- [Entries taken from a collection]
Segment Open

<file path="src/rtl/d_npc_ctrl.sv">
// d_npc_ctrl: next-PC / branch resolution with one delay slot; `NPC_STAT_EN adds saturating branch counters.
module d_npc_ctrl #(
    parameter logic [31:0] RESET_PC = 32'h0000_3000,
    parameter int          CNT_W    = 32
) (
    input  logic              clk,
    input  logic              reset,
    input  logic              stall,
    input  logic [31:0]       d_pc,
    input  logic [15:0]       d_imm16,
    input  logic [25:0]       d_imm26,
    input  logic [31:0]       d_rs_val,
    input  logic [3:0]        br_type,
    input  logic [1:0]        cmp_ab,
    input  logic [1:0]        cmp_a0,
    output logic [31:0]       f_pc,
    output logic              br_taken,
    output logic [31:0]       link_pc,
    output logic              d_in_ds,
`ifdef NPC_STAT_EN
    output logic [CNT_W-1:0]  br_cnt_taken,
    output logic [CNT_W-1:0]  br_cnt_ntaken,
`endif
    output logic              npc_err
);
    logic [31:0] d_pc4, target;
    logic        is_cond, is_xfer, inv;
    assign d_pc4   = d_pc + 32'd4;
    assign link_pc = d_pc + 32'd8;
    assign is_cond = br_type >= 4'd1 && br_type <= 4'd6;
    assign is_xfer = br_type >= 4'd1 && br_type <= 4'd10;
    assign inv     = ((br_type == 4'd1 || br_type == 4'd2) && cmp_ab == 2'b11) ||
                     (br_type >= 4'd3 && br_type <= 4'd6 && cmp_a0 == 2'b11);
    assign target  = (br_type == 4'd9 || br_type == 4'd10) ? d_rs_val :
                     (br_type == 4'd7 || br_type == 4'd8)  ? {d_pc4[31:28], d_imm26, 2'b00} :
                     d_pc4 + {{14{d_imm16[15]}}, d_imm16, 2'b00};
    // A code of 11 matches none of the arms below, so invalid compares fall through as not taken
    always_comb begin
        br_taken = 1'b0;
        case (br_type)
            4'd1:                      br_taken = cmp_ab == 2'b00;
            4'd2:                      br_taken = cmp_ab == 2'b01 || cmp_ab == 2'b10;
            4'd3:                      br_taken = cmp_a0 == 2'b00 || cmp_a0 == 2'b10;
            4'd4:                      br_taken = cmp_a0 == 2'b01;
            4'd5:                      br_taken = cmp_a0 == 2'b10;
            4'd6:                      br_taken = cmp_a0 == 2'b00 || cmp_a0 == 2'b01;
            4'd7, 4'd8, 4'd9, 4'd10:   br_taken = 1'b1;
            default:                   br_taken = 1'b0;
        endcase
    end
    always_ff @(posedge clk) begin
        if (!reset) begin
            f_pc    <= RESET_PC;
            d_in_ds <= 1'b0;
            npc_err <= 1'b0;
        end else if (!stall) begin
            f_pc    <= br_taken ? target : f_pc + 32'd4;
            d_in_ds <= is_xfer;
            if (inv || (br_taken && target[1:0] != 2'b00))
                npc_err <= 1'b1;
        end
    end
`ifdef NPC_STAT_EN
    always_ff @(posedge clk) begin
        if (!reset) begin
            br_cnt_taken  <= '0;
            br_cnt_ntaken <= '0;
        end else if (!stall && is_cond) begin
            if (br_taken && !(&br_cnt_taken))
                br_cnt_taken <= br_cnt_taken + CNT_W'(1);
            if (!br_taken && !(&br_cnt_ntaken))
                br_cnt_ntaken <= br_cnt_ntaken + CNT_W'(1);
        end
    end
`endif
endmodule

</file>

Segment Closed

- [What to do] A line qualifies when it holds the word "begin"; report all qualifying lines from the records above.

- [Your response]
    always_comb begin
    always_ff @(posedge clk) begin
        if (!reset) begin
        end else if (!stall) begin
    always_ff @(posedge clk) begin
        if (!reset) begin
        end else if (!stall && is_cond) begin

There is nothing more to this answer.